### Problem requirements
From the line with "## through the flow" to the line with "set_clock_uncertainty 0.05 [all_clocks]", retype every line exactly, including those two, and leave out the rest of the data below.

### Supplied data
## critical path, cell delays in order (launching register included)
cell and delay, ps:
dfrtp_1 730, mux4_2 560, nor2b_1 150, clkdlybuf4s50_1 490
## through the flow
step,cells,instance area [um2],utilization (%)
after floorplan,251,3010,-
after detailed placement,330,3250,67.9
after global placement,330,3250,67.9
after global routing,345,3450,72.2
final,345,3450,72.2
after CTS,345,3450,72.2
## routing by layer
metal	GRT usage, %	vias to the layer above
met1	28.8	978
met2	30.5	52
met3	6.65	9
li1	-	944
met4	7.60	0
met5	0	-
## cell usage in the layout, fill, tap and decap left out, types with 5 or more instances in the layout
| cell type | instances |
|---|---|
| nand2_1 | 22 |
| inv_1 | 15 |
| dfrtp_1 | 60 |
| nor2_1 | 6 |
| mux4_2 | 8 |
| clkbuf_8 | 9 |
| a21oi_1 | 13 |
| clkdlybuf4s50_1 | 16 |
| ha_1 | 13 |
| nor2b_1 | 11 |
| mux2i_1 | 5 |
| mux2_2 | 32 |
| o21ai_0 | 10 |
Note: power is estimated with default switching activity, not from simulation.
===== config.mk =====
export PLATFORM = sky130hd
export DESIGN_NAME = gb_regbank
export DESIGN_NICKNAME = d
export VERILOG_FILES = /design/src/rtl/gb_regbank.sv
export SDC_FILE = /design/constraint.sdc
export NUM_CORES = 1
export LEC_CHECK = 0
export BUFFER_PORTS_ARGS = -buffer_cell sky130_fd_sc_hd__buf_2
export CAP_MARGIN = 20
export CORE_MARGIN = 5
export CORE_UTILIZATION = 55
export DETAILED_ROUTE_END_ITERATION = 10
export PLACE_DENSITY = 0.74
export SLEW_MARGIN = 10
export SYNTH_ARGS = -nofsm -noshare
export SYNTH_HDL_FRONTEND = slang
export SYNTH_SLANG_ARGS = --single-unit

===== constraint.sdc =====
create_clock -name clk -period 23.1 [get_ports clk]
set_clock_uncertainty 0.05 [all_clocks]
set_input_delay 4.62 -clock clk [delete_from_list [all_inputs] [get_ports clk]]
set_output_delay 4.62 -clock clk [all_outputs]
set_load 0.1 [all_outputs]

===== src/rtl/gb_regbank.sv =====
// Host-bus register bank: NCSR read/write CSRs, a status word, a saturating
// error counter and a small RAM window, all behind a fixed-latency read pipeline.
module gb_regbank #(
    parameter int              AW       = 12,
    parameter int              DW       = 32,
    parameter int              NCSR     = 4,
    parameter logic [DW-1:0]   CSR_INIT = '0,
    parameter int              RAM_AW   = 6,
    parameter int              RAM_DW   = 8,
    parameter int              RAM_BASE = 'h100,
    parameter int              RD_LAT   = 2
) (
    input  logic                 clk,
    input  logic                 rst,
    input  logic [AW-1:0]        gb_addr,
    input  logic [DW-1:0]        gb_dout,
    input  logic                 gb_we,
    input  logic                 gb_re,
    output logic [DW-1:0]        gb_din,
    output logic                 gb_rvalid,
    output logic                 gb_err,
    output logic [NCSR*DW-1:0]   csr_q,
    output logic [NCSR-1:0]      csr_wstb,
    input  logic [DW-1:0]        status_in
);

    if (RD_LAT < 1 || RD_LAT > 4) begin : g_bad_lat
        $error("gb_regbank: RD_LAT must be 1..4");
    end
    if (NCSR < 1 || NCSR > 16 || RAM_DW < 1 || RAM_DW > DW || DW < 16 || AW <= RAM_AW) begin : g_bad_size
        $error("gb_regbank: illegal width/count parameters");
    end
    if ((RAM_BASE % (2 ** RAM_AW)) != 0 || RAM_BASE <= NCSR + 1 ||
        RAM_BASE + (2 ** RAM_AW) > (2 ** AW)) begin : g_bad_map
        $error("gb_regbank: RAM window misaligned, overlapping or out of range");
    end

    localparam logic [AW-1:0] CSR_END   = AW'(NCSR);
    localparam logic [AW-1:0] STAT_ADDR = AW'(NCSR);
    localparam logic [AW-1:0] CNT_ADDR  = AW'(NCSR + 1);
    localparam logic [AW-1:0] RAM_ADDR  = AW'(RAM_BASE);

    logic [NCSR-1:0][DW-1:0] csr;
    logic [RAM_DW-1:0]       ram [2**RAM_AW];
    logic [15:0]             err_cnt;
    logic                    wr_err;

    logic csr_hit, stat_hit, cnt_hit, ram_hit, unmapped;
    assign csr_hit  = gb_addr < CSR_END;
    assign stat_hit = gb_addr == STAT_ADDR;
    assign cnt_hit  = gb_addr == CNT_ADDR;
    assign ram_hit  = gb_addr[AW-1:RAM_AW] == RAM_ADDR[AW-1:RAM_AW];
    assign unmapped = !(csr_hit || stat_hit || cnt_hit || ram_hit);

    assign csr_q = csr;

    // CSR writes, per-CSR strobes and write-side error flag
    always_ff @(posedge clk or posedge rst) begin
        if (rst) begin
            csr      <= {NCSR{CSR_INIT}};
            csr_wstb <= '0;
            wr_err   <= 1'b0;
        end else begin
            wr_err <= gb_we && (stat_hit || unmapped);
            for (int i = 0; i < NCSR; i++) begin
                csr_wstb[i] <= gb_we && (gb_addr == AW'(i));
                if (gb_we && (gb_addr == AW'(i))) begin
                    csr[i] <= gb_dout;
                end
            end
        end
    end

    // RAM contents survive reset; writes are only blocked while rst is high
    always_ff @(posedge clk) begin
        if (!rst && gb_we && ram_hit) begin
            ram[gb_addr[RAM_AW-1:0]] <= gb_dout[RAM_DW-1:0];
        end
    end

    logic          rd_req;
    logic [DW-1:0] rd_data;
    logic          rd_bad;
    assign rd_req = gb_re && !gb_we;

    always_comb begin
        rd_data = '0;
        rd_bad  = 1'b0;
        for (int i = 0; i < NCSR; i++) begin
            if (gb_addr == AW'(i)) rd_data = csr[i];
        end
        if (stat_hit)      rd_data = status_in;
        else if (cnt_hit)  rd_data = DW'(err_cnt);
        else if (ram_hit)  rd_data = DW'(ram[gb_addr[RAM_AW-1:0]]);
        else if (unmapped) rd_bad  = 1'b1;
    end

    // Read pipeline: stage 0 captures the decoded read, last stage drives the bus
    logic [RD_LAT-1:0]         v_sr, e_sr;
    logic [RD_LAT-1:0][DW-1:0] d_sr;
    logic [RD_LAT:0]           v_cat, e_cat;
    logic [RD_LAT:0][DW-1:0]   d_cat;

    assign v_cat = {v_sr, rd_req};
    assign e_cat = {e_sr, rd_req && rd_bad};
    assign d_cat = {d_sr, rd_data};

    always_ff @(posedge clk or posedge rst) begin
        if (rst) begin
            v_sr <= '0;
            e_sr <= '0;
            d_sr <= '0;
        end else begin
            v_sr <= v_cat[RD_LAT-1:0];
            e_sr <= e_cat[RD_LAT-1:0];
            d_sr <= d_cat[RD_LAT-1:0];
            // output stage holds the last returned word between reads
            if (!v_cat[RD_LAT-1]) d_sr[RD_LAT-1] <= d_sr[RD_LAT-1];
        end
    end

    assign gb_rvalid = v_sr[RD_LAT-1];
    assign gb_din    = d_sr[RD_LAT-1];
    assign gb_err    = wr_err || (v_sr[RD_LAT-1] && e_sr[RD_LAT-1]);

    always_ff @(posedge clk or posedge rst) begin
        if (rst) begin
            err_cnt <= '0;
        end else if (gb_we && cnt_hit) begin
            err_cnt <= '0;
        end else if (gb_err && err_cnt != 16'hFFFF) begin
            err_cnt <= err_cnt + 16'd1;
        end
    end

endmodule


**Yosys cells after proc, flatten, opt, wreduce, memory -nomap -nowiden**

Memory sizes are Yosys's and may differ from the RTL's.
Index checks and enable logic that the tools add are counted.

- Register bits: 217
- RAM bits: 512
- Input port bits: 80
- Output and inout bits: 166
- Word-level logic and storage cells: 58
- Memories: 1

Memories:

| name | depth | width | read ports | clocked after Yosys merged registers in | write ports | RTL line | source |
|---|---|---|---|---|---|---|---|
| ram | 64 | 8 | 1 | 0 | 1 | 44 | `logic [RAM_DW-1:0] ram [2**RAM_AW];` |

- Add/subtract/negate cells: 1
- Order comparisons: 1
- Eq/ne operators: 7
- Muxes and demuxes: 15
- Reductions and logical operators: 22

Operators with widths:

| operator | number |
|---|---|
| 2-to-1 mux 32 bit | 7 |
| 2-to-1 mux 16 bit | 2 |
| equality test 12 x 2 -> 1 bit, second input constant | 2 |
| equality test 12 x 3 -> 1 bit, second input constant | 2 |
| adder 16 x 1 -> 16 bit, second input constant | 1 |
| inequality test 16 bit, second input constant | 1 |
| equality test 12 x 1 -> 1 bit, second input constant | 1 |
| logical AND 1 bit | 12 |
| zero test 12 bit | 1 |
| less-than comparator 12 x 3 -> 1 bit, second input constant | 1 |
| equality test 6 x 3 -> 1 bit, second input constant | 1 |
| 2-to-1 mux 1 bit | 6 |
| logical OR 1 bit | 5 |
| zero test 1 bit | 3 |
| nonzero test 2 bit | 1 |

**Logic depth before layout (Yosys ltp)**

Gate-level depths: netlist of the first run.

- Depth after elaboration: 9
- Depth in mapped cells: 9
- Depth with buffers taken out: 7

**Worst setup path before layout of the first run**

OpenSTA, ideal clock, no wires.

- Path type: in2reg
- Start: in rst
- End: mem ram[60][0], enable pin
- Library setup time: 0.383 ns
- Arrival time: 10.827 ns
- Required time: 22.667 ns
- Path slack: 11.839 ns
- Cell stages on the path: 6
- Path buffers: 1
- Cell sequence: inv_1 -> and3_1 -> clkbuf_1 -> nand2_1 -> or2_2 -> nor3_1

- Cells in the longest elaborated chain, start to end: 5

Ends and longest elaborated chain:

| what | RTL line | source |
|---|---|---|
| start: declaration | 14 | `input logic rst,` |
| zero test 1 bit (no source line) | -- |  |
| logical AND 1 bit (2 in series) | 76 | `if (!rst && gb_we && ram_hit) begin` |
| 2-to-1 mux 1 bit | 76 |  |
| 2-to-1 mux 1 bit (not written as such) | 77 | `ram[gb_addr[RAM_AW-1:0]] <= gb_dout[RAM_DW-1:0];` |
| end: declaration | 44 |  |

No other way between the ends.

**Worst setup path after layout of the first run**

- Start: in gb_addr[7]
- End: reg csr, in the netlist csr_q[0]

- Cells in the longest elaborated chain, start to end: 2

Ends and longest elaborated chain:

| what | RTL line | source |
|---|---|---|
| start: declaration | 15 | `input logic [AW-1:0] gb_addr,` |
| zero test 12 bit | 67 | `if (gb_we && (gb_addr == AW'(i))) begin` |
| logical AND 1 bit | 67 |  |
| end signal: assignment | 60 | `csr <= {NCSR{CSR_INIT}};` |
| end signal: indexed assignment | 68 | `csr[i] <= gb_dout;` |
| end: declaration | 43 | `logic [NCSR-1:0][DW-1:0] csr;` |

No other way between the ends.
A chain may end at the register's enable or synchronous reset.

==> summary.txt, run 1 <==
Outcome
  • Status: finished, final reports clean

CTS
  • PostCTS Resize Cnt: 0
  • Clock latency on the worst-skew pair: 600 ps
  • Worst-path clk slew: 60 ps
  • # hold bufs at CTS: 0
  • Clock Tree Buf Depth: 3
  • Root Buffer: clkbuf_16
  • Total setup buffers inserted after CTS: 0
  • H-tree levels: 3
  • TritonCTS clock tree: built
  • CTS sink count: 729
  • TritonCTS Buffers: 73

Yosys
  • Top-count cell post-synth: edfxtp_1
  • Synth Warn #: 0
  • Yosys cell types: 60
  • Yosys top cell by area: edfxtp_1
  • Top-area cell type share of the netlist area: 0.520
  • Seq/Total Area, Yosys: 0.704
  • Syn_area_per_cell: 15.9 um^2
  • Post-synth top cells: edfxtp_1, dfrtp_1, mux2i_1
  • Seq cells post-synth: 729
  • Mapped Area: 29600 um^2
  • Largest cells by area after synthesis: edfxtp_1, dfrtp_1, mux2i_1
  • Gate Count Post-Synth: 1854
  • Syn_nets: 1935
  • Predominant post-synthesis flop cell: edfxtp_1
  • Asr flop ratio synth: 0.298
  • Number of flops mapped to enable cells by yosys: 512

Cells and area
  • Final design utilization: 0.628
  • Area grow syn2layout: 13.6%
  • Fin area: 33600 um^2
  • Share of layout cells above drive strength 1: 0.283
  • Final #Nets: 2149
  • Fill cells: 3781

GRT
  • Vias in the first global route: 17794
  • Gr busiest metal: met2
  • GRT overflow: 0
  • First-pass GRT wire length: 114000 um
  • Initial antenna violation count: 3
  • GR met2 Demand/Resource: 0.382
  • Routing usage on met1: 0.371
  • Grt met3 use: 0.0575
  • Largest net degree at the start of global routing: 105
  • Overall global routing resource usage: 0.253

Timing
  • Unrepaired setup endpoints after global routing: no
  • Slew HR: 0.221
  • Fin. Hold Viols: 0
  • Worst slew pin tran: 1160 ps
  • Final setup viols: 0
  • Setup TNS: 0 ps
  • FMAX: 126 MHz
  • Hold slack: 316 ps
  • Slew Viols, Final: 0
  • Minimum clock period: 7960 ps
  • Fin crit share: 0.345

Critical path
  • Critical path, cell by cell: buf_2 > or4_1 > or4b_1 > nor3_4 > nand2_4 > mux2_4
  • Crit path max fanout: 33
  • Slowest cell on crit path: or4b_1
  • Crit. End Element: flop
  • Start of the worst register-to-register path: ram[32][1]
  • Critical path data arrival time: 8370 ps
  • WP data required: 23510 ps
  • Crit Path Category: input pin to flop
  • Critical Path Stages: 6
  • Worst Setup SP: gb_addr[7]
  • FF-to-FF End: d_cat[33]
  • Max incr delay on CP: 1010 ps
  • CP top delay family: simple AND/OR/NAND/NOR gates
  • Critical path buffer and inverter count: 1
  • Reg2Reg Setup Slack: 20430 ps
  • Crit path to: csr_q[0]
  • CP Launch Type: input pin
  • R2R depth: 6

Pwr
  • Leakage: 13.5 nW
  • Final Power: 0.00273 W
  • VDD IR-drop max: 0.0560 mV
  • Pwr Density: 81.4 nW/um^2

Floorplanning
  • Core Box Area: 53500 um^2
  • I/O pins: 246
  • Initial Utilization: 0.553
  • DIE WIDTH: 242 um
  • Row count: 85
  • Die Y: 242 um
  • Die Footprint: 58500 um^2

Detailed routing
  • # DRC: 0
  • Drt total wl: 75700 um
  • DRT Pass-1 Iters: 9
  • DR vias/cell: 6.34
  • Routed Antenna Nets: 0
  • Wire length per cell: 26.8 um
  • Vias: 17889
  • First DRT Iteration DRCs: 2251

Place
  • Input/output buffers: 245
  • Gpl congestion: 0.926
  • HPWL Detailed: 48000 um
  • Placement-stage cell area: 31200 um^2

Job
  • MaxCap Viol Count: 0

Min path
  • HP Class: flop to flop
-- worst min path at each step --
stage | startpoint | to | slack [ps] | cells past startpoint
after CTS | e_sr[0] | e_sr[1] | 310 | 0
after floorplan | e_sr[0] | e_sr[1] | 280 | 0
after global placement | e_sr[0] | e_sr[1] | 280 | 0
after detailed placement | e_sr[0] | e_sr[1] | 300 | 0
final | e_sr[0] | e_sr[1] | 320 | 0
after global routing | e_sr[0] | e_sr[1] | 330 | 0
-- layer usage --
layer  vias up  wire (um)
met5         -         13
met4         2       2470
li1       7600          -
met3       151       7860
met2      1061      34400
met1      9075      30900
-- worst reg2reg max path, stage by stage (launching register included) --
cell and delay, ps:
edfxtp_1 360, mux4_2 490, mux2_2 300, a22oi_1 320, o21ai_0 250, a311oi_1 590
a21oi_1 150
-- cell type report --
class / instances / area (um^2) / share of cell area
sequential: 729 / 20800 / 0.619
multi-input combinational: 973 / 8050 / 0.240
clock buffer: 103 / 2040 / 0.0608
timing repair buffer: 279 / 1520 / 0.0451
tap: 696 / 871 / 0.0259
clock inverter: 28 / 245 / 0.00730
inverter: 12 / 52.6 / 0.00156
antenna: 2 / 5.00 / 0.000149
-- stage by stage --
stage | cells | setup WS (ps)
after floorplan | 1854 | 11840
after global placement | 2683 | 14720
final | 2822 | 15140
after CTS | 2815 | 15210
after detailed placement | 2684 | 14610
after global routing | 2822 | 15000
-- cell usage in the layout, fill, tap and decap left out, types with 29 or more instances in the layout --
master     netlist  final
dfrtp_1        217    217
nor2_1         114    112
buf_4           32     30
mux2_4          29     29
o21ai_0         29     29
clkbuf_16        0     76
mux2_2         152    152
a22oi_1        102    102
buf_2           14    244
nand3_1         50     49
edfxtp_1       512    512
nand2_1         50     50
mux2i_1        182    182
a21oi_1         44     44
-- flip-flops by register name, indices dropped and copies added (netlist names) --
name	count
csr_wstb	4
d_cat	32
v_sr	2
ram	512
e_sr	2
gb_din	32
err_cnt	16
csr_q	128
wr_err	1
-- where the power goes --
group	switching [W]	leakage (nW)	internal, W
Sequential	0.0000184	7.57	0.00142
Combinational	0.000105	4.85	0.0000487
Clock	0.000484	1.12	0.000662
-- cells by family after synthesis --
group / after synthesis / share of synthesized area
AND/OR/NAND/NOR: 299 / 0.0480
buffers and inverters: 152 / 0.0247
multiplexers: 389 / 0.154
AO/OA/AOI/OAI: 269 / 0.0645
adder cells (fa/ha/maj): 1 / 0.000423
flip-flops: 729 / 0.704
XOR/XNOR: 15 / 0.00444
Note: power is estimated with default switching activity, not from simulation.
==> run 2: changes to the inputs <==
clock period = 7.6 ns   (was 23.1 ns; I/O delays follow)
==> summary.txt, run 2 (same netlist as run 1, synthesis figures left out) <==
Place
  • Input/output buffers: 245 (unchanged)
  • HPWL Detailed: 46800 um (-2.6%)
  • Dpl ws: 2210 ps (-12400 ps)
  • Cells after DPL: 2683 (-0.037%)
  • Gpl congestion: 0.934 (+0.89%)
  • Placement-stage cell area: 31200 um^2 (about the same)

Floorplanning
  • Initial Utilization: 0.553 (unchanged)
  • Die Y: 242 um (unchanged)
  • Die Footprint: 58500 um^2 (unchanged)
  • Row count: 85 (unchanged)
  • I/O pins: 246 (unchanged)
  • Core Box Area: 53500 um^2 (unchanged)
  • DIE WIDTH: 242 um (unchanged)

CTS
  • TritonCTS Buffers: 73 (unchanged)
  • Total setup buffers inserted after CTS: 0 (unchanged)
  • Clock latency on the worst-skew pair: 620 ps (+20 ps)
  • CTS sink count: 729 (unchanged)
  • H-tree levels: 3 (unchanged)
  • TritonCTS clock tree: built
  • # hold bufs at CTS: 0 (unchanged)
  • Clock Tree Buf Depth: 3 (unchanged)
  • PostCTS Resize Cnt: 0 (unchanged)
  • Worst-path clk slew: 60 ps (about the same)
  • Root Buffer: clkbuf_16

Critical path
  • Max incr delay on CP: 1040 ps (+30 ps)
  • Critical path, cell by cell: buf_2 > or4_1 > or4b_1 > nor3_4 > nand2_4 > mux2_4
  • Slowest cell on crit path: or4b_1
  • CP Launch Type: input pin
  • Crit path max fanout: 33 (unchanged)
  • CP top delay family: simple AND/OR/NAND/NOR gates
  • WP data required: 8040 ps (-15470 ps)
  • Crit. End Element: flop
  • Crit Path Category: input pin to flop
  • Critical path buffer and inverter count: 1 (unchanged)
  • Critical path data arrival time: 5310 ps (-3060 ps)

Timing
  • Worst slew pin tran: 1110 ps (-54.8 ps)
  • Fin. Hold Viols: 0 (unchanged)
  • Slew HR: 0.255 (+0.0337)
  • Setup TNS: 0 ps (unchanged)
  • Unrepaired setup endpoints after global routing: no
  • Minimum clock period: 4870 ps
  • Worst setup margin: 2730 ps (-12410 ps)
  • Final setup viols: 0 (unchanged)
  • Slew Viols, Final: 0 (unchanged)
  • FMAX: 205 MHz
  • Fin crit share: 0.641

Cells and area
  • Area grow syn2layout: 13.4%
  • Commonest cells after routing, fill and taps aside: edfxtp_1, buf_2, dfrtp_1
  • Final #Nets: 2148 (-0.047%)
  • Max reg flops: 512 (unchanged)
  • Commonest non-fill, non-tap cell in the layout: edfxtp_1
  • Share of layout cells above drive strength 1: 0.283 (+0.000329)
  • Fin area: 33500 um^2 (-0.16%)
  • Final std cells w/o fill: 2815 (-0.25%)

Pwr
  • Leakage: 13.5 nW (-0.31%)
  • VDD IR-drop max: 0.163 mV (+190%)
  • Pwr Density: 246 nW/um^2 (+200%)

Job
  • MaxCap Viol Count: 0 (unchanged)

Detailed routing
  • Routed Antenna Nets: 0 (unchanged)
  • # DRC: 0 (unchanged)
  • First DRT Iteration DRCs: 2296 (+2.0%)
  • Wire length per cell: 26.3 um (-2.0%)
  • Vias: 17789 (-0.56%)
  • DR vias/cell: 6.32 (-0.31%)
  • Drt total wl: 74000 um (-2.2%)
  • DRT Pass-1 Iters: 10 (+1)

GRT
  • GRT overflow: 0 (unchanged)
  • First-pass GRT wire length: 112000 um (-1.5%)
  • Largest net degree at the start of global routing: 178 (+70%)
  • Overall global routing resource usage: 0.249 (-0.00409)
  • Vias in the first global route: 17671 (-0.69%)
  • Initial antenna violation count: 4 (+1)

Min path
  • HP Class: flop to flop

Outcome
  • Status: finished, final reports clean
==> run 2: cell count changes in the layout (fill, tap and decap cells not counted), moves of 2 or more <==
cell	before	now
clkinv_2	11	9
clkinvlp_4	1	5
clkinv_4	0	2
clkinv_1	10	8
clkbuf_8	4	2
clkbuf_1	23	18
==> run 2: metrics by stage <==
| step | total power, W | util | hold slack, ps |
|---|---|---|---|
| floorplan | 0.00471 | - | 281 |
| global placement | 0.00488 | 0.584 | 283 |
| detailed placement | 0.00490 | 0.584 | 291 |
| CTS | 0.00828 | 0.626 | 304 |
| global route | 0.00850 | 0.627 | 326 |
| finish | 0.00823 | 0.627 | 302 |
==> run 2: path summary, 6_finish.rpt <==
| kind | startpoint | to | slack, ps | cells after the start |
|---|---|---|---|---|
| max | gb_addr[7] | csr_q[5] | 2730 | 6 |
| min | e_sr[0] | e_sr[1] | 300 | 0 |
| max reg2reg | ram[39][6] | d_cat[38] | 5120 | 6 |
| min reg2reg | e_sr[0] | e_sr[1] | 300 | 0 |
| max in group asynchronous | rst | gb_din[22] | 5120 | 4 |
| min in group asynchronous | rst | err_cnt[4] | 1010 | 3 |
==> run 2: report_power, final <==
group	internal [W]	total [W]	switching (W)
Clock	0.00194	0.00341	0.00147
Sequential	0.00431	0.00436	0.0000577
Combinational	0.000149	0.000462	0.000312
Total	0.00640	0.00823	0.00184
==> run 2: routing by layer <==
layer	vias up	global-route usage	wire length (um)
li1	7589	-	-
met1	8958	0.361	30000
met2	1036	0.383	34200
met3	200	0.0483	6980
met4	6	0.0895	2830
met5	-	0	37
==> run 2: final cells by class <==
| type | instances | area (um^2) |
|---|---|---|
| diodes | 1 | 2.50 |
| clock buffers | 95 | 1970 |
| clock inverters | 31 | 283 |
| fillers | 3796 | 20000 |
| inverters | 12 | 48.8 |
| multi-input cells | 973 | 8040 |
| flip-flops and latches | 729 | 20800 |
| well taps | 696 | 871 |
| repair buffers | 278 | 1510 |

### Exercise output
## through the flow
step,cells,instance area [um2],utilization (%)
after floorplan,251,3010,-
after detailed placement,330,3250,67.9
after global placement,330,3250,67.9
after global routing,345,3450,72.2
final,345,3450,72.2
after CTS,345,3450,72.2
## routing by layer
metal	GRT usage, %	vias to the layer above
met1	28.8	978
met2	30.5	52
met3	6.65	9
li1	-	944
met4	7.60	0
met5	0	-
## cell usage in the layout, fill, tap and decap left out, types with 5 or more instances in the layout
| cell type | instances |
|---|---|
| nand2_1 | 22 |
| inv_1 | 15 |
| dfrtp_1 | 60 |
| nor2_1 | 6 |
| mux4_2 | 8 |
| clkbuf_8 | 9 |
| a21oi_1 | 13 |
| clkdlybuf4s50_1 | 16 |
| ha_1 | 13 |
| nor2b_1 | 11 |
| mux2i_1 | 5 |
| mux2_2 | 32 |
| o21ai_0 | 10 |
Note: power is estimated with default switching activity, not from simulation.
===== config.mk =====
export PLATFORM = sky130hd
export DESIGN_NAME = gb_regbank
export DESIGN_NICKNAME = d
export VERILOG_FILES = /design/src/rtl/gb_regbank.sv
export SDC_FILE = /design/constraint.sdc
export NUM_CORES = 1
export LEC_CHECK = 0
export BUFFER_PORTS_ARGS = -buffer_cell sky130_fd_sc_hd__buf_2
export CAP_MARGIN = 20
export CORE_MARGIN = 5
export CORE_UTILIZATION = 55
export DETAILED_ROUTE_END_ITERATION = 10
export PLACE_DENSITY = 0.74
export SLEW_MARGIN = 10
export SYNTH_ARGS = -nofsm -noshare
export SYNTH_HDL_FRONTEND = slang
export SYNTH_SLANG_ARGS = --single-unit

===== constraint.sdc =====
create_clock -name clk -period 23.1 [get_ports clk]
set_clock_uncertainty 0.05 [all_clocks]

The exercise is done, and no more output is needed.